● **Exercise**: Find the line in the entries below that contains "- non-clock buffer count falls by 84". Repeat it exactly, and every line after it through the line that contains "The first run".

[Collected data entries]
════════

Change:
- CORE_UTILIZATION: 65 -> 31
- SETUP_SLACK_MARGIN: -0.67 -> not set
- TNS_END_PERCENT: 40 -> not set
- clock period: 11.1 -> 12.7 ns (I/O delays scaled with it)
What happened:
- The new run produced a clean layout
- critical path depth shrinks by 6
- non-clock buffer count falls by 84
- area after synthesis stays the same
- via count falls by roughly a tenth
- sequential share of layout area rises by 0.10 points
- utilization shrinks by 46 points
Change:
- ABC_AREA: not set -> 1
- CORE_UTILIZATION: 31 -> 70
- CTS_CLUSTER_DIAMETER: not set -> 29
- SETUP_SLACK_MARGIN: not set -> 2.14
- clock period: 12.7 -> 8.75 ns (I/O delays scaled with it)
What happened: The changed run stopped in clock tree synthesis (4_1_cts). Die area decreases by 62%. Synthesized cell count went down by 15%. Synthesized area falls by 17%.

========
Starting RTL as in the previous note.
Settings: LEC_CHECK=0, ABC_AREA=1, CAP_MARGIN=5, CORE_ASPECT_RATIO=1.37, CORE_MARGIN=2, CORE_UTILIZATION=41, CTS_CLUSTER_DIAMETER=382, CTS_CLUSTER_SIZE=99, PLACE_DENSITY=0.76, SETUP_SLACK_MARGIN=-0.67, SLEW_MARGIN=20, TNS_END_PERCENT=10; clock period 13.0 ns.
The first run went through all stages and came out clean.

════════

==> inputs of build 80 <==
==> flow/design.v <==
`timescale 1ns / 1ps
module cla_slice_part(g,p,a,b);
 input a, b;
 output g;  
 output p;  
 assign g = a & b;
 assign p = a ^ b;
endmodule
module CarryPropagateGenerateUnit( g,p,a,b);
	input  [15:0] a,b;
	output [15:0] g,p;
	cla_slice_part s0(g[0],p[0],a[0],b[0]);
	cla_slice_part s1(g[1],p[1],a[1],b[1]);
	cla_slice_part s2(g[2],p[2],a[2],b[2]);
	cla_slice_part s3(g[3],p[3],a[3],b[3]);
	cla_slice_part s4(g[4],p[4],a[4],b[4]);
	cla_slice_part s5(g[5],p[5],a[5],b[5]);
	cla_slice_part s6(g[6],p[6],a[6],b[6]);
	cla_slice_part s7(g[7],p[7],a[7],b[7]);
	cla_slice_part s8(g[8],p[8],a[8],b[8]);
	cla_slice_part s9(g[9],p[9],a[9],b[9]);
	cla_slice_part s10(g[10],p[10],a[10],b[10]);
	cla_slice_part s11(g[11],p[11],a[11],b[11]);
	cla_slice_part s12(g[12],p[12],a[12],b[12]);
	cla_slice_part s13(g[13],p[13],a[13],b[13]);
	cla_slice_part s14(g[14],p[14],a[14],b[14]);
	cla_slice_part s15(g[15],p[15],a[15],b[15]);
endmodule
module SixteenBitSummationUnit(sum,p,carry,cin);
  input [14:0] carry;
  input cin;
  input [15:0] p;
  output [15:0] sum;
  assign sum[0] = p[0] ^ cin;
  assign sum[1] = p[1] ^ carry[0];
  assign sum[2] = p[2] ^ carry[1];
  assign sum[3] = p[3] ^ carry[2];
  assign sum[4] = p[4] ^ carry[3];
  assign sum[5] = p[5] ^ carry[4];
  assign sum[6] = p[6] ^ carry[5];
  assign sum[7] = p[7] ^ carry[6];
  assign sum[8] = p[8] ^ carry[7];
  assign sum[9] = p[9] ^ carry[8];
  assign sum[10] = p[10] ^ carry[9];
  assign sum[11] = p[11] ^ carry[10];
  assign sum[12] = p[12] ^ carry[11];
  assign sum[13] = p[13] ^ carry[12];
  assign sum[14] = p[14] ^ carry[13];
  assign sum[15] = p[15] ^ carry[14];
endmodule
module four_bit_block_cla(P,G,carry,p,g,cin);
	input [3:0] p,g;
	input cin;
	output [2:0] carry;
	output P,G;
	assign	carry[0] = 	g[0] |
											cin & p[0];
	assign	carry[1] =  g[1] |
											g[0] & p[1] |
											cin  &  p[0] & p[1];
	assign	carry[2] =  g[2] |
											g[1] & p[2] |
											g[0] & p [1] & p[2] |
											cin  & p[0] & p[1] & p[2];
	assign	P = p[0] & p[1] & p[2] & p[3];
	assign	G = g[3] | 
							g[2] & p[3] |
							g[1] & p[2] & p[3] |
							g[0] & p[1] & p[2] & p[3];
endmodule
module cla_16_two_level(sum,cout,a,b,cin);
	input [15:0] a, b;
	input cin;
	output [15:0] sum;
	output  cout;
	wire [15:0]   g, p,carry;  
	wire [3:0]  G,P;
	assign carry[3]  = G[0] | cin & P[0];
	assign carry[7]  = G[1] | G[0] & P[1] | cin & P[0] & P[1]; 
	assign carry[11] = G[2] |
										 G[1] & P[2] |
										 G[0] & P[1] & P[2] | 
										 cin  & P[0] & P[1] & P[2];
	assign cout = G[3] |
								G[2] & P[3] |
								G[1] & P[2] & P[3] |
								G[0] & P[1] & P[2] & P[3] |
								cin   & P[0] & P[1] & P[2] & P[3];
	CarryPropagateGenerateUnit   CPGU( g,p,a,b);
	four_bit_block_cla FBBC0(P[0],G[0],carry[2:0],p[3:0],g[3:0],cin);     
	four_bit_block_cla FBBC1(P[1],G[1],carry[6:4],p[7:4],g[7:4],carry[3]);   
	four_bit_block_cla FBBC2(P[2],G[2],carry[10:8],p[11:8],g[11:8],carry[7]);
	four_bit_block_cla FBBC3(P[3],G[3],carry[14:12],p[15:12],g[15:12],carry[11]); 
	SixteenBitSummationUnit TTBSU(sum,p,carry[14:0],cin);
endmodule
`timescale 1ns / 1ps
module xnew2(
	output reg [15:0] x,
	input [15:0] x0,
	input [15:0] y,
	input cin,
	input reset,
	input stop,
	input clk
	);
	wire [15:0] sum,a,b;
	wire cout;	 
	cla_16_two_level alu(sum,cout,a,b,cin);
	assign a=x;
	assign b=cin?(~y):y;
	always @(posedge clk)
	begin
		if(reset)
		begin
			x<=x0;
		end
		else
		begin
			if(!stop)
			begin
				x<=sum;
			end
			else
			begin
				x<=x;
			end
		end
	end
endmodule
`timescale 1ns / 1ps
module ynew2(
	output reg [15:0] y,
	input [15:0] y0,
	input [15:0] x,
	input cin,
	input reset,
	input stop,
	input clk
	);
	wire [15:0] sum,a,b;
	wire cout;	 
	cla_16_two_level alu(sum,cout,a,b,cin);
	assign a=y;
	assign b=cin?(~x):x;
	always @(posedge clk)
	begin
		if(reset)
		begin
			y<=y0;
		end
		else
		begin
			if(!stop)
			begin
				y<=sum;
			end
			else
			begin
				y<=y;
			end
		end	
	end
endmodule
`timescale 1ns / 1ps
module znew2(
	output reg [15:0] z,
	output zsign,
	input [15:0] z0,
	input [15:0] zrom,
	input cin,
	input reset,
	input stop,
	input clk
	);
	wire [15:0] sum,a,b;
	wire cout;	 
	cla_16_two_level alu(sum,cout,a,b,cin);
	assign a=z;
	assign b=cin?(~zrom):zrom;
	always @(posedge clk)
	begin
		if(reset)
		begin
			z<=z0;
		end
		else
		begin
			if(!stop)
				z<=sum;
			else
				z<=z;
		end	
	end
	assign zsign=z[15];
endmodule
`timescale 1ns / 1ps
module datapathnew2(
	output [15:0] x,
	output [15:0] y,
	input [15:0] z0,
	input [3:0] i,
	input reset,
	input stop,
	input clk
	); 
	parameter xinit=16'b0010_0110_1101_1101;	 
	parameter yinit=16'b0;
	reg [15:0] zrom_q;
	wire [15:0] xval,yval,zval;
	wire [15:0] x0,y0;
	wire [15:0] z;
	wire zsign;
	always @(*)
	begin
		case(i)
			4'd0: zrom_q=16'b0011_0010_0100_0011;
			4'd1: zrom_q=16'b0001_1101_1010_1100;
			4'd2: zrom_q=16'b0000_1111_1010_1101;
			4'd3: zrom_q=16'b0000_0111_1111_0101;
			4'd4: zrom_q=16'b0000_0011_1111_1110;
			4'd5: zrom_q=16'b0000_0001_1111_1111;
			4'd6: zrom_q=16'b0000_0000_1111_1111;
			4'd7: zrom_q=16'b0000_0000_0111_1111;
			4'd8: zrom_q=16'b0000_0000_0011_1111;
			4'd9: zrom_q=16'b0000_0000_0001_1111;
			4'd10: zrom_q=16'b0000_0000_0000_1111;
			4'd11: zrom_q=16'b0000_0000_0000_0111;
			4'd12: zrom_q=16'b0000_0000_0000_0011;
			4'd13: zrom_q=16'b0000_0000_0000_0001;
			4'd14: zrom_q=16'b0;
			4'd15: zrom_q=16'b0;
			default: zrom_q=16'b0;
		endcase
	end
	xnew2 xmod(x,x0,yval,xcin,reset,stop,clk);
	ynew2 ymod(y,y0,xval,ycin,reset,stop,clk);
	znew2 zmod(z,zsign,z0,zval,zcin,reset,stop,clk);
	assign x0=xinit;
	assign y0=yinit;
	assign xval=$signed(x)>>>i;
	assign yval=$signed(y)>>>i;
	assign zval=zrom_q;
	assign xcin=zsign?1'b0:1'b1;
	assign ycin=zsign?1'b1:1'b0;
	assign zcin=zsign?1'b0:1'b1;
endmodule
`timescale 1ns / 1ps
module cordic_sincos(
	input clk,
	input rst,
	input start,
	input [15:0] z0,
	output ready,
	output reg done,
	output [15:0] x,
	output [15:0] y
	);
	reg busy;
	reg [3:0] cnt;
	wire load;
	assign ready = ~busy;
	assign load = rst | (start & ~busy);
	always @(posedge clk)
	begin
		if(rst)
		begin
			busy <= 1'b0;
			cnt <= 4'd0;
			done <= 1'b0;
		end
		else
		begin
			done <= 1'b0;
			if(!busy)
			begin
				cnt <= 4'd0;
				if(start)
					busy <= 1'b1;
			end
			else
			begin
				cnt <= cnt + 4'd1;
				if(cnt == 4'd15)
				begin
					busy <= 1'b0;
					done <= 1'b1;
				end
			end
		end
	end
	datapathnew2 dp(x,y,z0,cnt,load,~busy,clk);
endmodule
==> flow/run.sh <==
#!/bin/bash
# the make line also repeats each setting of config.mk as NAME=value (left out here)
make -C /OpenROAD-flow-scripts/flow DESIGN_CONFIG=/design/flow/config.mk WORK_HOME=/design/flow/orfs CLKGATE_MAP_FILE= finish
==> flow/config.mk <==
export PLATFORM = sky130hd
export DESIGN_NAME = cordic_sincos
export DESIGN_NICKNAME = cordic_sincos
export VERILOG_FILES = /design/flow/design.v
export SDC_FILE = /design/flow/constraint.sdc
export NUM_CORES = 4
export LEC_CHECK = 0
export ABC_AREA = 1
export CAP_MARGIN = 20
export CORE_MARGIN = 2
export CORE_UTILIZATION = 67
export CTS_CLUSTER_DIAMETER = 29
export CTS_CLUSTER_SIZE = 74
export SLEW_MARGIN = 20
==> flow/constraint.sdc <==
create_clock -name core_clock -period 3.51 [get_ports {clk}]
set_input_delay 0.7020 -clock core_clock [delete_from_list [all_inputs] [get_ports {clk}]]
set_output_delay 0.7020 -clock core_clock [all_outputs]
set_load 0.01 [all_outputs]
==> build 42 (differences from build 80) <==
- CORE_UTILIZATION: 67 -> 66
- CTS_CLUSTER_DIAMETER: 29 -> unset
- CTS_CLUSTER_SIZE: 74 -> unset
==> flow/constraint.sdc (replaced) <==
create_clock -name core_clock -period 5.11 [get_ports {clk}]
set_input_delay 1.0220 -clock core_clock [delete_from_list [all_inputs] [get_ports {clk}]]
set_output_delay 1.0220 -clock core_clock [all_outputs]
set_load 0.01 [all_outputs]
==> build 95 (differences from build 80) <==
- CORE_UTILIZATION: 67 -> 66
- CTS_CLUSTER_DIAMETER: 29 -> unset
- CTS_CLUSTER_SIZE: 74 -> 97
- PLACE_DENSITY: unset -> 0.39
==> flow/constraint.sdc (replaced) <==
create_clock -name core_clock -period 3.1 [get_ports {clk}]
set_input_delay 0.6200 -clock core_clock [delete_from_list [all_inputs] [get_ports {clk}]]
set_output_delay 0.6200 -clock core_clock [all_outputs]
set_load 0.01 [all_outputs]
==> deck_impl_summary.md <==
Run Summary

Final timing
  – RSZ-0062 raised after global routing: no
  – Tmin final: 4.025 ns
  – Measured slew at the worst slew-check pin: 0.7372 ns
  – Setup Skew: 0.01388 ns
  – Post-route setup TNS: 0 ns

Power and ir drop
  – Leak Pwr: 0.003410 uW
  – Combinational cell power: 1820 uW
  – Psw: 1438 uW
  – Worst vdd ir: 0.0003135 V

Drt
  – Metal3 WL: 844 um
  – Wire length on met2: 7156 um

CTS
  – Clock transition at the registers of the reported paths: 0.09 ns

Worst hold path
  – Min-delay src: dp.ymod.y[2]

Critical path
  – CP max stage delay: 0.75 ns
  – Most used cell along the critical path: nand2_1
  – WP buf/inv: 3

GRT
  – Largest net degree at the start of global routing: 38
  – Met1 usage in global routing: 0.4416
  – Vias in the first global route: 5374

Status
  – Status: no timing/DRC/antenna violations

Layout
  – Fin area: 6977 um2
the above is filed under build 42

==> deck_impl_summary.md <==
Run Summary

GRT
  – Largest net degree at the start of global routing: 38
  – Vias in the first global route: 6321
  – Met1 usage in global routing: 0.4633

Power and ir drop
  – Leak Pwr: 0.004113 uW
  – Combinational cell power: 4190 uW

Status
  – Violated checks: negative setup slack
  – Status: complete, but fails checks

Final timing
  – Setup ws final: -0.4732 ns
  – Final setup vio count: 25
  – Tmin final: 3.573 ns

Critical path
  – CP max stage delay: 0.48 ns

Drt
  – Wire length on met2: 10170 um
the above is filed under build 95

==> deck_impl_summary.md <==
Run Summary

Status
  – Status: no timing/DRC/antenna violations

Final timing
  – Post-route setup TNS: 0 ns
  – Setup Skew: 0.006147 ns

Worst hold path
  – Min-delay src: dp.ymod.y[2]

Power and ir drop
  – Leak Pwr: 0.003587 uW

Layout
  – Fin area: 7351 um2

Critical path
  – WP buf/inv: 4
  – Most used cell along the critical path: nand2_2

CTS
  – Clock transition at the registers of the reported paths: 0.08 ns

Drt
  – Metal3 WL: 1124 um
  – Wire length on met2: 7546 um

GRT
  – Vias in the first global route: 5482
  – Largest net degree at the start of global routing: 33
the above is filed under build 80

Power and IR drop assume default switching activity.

════════

● **Solution**:
- non-clock buffer count falls by 84
- area after synthesis stays the same
- via count falls by roughly a tenth
- sequential share of layout area rises by 0.10 points
- utilization shrinks by 46 points
Change:
- ABC_AREA: not set -> 1
- CORE_UTILIZATION: 31 -> 70
- CTS_CLUSTER_DIAMETER: not set -> 29
- SETUP_SLACK_MARGIN: not set -> 2.14
- clock period: 12.7 -> 8.75 ns (I/O delays scaled with it)
What happened: The changed run stopped in clock tree synthesis (4_1_cts). Die area decreases by 62%. Synthesized cell count went down by 15%. Synthesized area falls by 17%.

========
Starting RTL as in the previous note.
Settings: LEC_CHECK=0, ABC_AREA=1, CAP_MARGIN=5, CORE_ASPECT_RATIO=1.37, CORE_MARGIN=2, CORE_UTILIZATION=41, CTS_CLUSTER_DIAMETER=382, CTS_CLUSTER_SIZE=99, PLACE_DENSITY=0.76, SETUP_SLACK_MARGIN=-0.67, SLEW_MARGIN=20, TNS_END_PERCENT=10; clock period 13.0 ns.
The first run went through all stages and came out clean.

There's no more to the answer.